Purified EV samples were characterised for marker expression using a multiplex bead-based immunoassay and ELISA. Classical exosomal markers CD9, CD63, CD81, Syntenin-1, and VLA-4 were predominantly detected in sEV samples, consistent with the presence of canonical exosomal proteins in this fraction. While Syntenin-1 was largely confined to sEV-enriched preparations, a lower level was also observed in m/lEVs, reflecting partial overlap in protein composition between the two EV populations. In contrast, cytochrome c was enriched in m/lEVs, reflecting the presence of mitochondrial components typically associated with larger EVs. Annexin A1, assessed by ELISA, was also predominantly present in m/lEV samples, supporting their identity as medium- and large-sized EVs that carry cytosolic and membrane-associated proteins. The distribution of cytochrome c and Annexin A1 in m/lEVs highlights the functional and compositional distinctions among EV populations (Fig. 1f).

A fluorescence-based assay was performed to confirm active EV internalisation by endothelial cells and to visualise their subcellular localisation. After 24 h of incubation, both sEV and m/lEV were internalised by hCMEC/D3 and HUVEC cells. As shown in Fig. 1g, hCMEC/D3 internalised fluorescently labelled sEVs, exhibiting a fine reticular cytoplasmic pattern. In contrast, m/lEV in hCMEC/D3 displayed a more diffuse cytoplasmic distribution, suggesting distinct internalisation or trafficking routes. In HUVECs, fluorescence imaging also revealed distinct internalisation patterns for sEV and m/lEV (Fig. 1h). Following sEV treatment, the fluorescent signal in HUVEC cells was diffusely distributed throughout the cytoplasm without distinct compartmental boundaries, indicating widespread cytosolic localisation. By comparison, m/lEV exposure resulted in fluorescence localised to distinct, vesicular structures reminiscent of endosomes, consistent with retention within membrane-bound intracellular compartments.

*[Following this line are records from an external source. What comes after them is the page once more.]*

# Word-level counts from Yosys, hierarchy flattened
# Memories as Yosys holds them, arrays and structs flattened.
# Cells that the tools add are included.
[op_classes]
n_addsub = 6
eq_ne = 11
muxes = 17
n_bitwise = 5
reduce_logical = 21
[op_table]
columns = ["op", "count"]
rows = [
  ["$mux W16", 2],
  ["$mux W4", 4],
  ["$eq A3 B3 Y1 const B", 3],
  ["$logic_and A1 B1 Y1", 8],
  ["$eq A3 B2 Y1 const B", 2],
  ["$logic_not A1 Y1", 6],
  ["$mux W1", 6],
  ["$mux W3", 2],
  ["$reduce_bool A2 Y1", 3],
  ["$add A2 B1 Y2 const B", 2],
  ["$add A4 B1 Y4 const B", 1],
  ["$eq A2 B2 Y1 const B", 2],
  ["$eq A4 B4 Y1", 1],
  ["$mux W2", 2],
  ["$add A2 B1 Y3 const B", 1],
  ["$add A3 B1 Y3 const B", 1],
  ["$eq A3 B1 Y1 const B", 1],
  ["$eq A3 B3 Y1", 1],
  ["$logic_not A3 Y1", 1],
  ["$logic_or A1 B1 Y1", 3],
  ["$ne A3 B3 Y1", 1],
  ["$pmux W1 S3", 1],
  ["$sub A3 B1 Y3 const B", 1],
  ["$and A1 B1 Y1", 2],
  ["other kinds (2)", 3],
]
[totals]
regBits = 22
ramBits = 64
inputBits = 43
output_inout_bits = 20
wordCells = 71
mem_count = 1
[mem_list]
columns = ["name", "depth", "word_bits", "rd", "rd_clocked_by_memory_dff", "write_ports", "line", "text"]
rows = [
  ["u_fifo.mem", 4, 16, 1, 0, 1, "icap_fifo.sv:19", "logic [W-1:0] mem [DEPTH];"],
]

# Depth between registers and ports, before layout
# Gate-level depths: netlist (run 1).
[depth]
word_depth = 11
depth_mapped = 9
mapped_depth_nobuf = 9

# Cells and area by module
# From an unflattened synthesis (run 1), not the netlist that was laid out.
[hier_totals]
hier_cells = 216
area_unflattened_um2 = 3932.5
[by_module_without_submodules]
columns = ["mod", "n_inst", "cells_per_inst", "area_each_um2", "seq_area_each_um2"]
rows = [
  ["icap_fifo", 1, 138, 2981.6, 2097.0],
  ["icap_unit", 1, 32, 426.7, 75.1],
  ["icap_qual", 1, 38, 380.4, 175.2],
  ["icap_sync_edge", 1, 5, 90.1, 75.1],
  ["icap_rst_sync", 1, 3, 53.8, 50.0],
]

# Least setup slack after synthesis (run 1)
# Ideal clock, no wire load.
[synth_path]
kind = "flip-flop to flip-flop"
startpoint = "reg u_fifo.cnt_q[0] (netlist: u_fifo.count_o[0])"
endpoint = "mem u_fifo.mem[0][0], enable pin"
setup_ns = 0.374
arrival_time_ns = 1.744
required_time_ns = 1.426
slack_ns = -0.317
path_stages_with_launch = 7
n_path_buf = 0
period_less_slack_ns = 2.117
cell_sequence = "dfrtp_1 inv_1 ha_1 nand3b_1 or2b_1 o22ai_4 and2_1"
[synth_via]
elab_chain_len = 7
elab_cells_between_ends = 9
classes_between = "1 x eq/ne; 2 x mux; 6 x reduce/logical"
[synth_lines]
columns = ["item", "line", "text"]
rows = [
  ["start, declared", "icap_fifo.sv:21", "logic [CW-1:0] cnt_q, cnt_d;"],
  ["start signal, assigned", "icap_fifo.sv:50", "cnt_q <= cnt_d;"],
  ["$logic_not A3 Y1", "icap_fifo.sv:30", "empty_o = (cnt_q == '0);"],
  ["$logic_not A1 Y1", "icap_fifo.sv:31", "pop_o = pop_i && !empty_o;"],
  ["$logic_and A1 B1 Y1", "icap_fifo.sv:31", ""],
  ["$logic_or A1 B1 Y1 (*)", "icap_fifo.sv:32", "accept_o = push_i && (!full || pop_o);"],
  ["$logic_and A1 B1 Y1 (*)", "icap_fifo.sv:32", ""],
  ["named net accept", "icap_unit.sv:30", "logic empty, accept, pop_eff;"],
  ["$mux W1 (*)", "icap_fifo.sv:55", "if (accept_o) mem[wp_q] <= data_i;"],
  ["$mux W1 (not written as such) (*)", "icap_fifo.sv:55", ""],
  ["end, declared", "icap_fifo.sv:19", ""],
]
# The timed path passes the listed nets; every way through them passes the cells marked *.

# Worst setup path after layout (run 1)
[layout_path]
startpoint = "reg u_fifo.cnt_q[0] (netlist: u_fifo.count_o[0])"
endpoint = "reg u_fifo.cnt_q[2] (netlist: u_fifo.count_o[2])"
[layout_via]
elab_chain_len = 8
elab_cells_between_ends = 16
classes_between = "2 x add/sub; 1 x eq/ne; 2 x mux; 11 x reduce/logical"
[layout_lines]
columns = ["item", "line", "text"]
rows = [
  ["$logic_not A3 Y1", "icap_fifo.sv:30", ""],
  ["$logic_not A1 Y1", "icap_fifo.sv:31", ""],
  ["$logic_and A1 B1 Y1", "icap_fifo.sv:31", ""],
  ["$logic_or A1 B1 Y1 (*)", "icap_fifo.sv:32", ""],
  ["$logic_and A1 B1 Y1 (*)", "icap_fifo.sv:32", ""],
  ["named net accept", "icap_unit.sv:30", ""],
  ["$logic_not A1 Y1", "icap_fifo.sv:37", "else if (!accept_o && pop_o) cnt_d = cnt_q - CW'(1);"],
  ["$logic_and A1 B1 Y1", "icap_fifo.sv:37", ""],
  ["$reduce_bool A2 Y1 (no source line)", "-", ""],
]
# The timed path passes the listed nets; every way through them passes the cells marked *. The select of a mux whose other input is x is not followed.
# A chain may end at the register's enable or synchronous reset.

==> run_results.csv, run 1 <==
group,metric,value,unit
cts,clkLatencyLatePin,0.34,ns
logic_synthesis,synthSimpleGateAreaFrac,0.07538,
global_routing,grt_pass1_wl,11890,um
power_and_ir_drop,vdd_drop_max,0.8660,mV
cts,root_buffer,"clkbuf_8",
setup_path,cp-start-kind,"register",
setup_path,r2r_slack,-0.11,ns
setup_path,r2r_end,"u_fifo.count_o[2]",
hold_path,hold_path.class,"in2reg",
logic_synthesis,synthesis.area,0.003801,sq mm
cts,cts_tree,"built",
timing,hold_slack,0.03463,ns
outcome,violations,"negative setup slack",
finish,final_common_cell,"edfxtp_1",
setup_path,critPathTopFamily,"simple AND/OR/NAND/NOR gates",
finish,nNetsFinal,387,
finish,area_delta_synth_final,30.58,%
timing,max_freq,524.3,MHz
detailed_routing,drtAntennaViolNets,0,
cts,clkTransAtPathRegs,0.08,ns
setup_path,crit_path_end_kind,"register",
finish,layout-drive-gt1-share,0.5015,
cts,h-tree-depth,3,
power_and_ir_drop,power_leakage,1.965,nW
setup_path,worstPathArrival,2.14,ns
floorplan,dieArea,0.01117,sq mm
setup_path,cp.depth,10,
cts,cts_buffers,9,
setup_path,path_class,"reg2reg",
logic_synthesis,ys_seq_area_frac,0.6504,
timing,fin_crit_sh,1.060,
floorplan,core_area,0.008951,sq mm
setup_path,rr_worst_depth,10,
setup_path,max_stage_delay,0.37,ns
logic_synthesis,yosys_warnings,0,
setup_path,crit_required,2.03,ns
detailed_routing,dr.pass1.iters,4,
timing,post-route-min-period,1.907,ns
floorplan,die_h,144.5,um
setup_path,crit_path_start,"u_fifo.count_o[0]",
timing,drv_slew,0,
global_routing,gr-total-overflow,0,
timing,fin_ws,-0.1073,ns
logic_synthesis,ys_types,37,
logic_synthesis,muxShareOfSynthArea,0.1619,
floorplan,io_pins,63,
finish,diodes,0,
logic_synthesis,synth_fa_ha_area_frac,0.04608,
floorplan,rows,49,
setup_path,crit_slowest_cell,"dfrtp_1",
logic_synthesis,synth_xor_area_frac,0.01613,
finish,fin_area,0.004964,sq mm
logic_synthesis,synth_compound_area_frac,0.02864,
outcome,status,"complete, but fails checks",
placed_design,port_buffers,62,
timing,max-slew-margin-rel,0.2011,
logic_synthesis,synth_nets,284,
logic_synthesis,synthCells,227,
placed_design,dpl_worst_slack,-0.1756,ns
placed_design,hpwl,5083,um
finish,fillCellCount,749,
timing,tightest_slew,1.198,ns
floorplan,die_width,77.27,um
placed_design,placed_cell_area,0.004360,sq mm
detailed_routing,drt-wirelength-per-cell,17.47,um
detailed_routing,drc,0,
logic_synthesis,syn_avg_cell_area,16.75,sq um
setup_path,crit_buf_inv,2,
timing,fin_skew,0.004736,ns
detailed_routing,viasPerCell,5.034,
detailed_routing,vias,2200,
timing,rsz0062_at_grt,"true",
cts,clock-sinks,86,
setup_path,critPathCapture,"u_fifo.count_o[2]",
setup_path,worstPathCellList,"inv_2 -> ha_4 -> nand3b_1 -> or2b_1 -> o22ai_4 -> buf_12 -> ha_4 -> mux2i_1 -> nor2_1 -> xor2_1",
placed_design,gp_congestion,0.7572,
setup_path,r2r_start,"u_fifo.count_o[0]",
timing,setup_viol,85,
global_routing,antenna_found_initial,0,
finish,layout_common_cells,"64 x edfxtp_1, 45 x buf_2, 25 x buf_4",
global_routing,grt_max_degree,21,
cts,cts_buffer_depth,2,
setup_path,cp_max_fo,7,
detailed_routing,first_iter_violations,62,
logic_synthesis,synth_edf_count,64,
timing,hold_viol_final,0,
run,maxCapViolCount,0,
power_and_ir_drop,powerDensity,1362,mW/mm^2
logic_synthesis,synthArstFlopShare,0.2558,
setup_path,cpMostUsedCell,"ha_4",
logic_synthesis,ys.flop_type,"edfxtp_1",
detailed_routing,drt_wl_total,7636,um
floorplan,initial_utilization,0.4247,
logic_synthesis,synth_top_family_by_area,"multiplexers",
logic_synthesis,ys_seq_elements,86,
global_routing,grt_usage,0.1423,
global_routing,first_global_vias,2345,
## src/rtl/gpio_hm_pkg.sv

```systemverilog
package gpio_hm_pkg;
  localparam int PIN_W     = 32;
  localparam int HALF_W    = PIN_W / 2;
  localparam int ADDR_W    = 8;
  localparam int NUM_STORE = 11;
  localparam int IDX_W     = $clog2(NUM_STORE);

  // Slot = address bits [7:3]; bit 2 picks the half
  localparam int LAST_PLAIN_SLOT = 9;
  localparam int EOI_SLOT        = 12;
  localparam int EXT_SLOT        = 14;
  localparam int VER_SLOT        = 15;
  localparam int EOI_IDX         = 10;
  localparam logic [31:0] VERSION_WORD = 32'h0100_0C2B;

  typedef enum logic [1:0] {
    ACC_STORE = 2'd0,
    ACC_EXT   = 2'd1,
    ACC_VER   = 2'd2,
    ACC_NONE  = 2'd3
  } acc_kind_e;

  typedef struct packed {
    acc_kind_e        kind;
    logic [IDX_W-1:0] idx;
    logic             hi;
  } acc_dec_t;

  // New half value: enable bits come from the upper halfword of the bus word
  function automatic logic [HALF_W-1:0] merge_masked(input logic [HALF_W-1:0] old_v,
                                                     input logic [2*HALF_W-1:0] word);
    logic [HALF_W-1:0] en;
    en = word[2*HALF_W-1:HALF_W];
    return (old_v & ~en) | (word[HALF_W-1:0] & en);
  endfunction

  function automatic acc_dec_t decode_addr(input logic [ADDR_W-1:0] a);
    acc_dec_t d;
    int unsigned slot;
    slot   = int'(a[ADDR_W-1:3]);
    d.hi   = a[2];
    d.idx  = '0;
    d.kind = ACC_NONE;
    if (slot <= LAST_PLAIN_SLOT) begin
      d.kind = ACC_STORE;
      d.idx  = IDX_W'(slot);
    end else if (slot == EOI_SLOT) begin
      d.kind = ACC_STORE;
      d.idx  = IDX_W'(EOI_IDX);
    end else if (slot == EXT_SLOT && !a[2]) begin
      d.kind = ACC_EXT;
    end else if (slot == VER_SLOT && !a[2]) begin
      d.kind = ACC_VER;
    end
    return d;
  endfunction
endpackage

```

## src/rtl/gpio_hm_decode.sv

```systemverilog
module gpio_hm_decode
  import gpio_hm_pkg::*;
(
  input  logic [ADDR_W-1:0] addr,
  output acc_dec_t          dec
);
  always_comb dec = decode_addr(addr);
endmodule

```

## src/rtl/gpio_hm_half.sv

```systemverilog
module gpio_hm_half
  import gpio_hm_pkg::*;
(
  input  logic                clk,
  input  logic                rst_n,
  input  logic                we,
  input  logic [2*HALF_W-1:0] word,
  output logic [HALF_W-1:0]   q
);
  always_ff @(posedge clk or negedge rst_n) begin
    if (!rst_n)  q <= '0;
    else if (we) q <= merge_masked(q, word);
  end
endmodule

```

## src/rtl/gpio_hm_sync.sv

```systemverilog
module gpio_hm_sync #(
  parameter int W      = 32,
  parameter int STAGES = 2
) (
  input  logic         clk,
  input  logic         rst_n,
  input  logic [W-1:0] d,
  output logic [W-1:0] q
);
  logic [W-1:0] stage [STAGES];

  always_ff @(posedge clk or negedge rst_n) begin
    if (!rst_n) begin
      for (int s = 0; s < STAGES; s++) stage[s] <= '0;
    end else begin
      stage[0] <= d;
      for (int s = 1; s < STAGES; s++) stage[s] <= stage[s-1];
    end
  end

  assign q = stage[STAGES-1];
endmodule

```

## src/rtl/gpio_halfmask_port.sv

```systemverilog
module gpio_halfmask_port
  import gpio_hm_pkg::*;
(
  input  logic              clk,
  input  logic              rst_n,
  input  logic              bus_sel,
  input  logic              bus_wr,
  input  logic [ADDR_W-1:0] bus_addr,
  input  logic [31:0]       bus_wdata,
  output logic [31:0]       bus_rdata,
  input  logic [PIN_W-1:0]  pin_in,
  output logic [PIN_W-1:0]  pin_out,
  output logic [PIN_W-1:0]  pin_oe
);
  localparam int DATA_IDX = 0;
  localparam int DIR_IDX  = 1;

  acc_dec_t          dec;
  logic              wr_fire;
  logic              store_hit;
  logic [PIN_W-1:0]  store_q [NUM_STORE];
  logic [PIN_W-1:0]  ext_q;
  logic [HALF_W-1:0] sel_half;

  gpio_hm_decode u_dec (.addr(bus_addr), .dec(dec));

  assign wr_fire   = bus_sel && bus_wr;
  assign store_hit = (dec.kind == ACC_STORE);

  for (genvar r = 0; r < NUM_STORE; r++) begin : g_reg
    for (genvar h = 0; h < 2; h++) begin : g_half
      logic we_h;
      assign we_h = wr_fire && store_hit && (dec.idx == IDX_W'(r)) && (dec.hi == 1'(h));
      gpio_hm_half u_half (
        .clk  (clk),
        .rst_n(rst_n),
        .we   (we_h),
        .word (bus_wdata),
        .q    (store_q[r][h*HALF_W +: HALF_W])
      );
    end
  end

  gpio_hm_sync #(.W(PIN_W), .STAGES(2)) u_sync (
    .clk(clk), .rst_n(rst_n), .d(pin_in), .q(ext_q)
  );

  assign sel_half = dec.hi ? store_q[dec.idx][PIN_W-1:HALF_W]
                           : store_q[dec.idx][HALF_W-1:0];

  always_comb begin
    bus_rdata = '0;
    if (bus_sel && !bus_wr) begin
      unique case (dec.kind)
        ACC_STORE: bus_rdata = {{(32-HALF_W){1'b0}}, sel_half};
        ACC_EXT:   bus_rdata = ext_q;
        ACC_VER:   bus_rdata = VERSION_WORD;
        default:   bus_rdata = '0;
      endcase
    end
  end

  assign pin_out = store_q[DATA_IDX];
  assign pin_oe  = store_q[DIR_IDX];
endmodule

```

sEV-induced changes in TEER and tight junctions

To evaluate the functional and biological effects of EVs on endothelial behaviour, measurements were performed after 72 h, allowing sufficient time for internalised EVs to elicit measurable responses. TEER was chosen as the primary assay for this purpose, as it provides a direct, quantitative, and real-time measure of barrier integrity, offering immediate insight into cell-cell junction status and overall endothelial functionality, and guiding subsequent in-depth analyses. TEER analysis revealed that sEV treatment reduced barrier integrity in both endothelial cell models. In hCMEC/D3 cells, sEV decreased TEER by 36.79 ± 22.00% compared with control, while m/lEV caused a smaller, non-significant decrease of 19.30 ± 6.70% (Fig. 2a). Similarly, in HUVECs, sEV reduced TEER by 34.13 ± 9.53%, whereas m/lEV induced a non-significant decrease of 18.95 ± 10.71% (Fig. 2b). These data indicate that sEV-enriched fractions exert a stronger disruptive effect on endothelial barrier function, whereas m/lEV-enriched fractions have little to no impact on barrier integrity.

Fig. 2.

TEER and Localisation of ZO-1 and Claudin-5. TEER measurements of (a) hCMEC/D3 and (b) HUVEC monolayers after 72 h of treatment with sEV and m/lEV. Data are presented as normalised percentages relative to the untreated control. Statistical significance was determined using a nonparametric Kruskal–Wallis test, with p < 0.05 considered significant. (c) Immunofluorescence staining of expression and localisation of TJ proteins ZO-1 and Claudin-5 in hCMEC/D3 and (d) in HUVECs. Cells were stained with ZO-1 or claudin-5 (green) and counterstained with Hoechst 33342 (blue). Red arrows indicate cell borders

Following significant TEER changes, immunocytochemistry was performed to visualize key TJ proteins, including Claudin-5 and ZO-1, linking functional barrier disruption to specific molecular alterations. Fluorescence microscopy revealed distinct effects of EVs on TJ proteins in both endothelial models. In hCMEC/D3 cells, ZO-1 staining showed fragmented and irregular junctional distribution in both sEV- and m/lEV-treated groups, while Claudin-5 localisation was continuous in control cells but disrupted and discontinuous following EV exposure, most prominently after sEV treatment (Fig. 2c). In HUVECs, control cells displayed continuous membrane-associated localisation of ZO-1 and Claudin-5, forming a coherent junctional network. Exposure to sEV resulted in diffuse ZO-1 signal throughout the cytoplasm and intense Claudin-5 localisation to filopodia, reducing membrane-associated signal, whereas m/lEV did not induce notable redistribution of either protein compared to control cells (Fig. 2d).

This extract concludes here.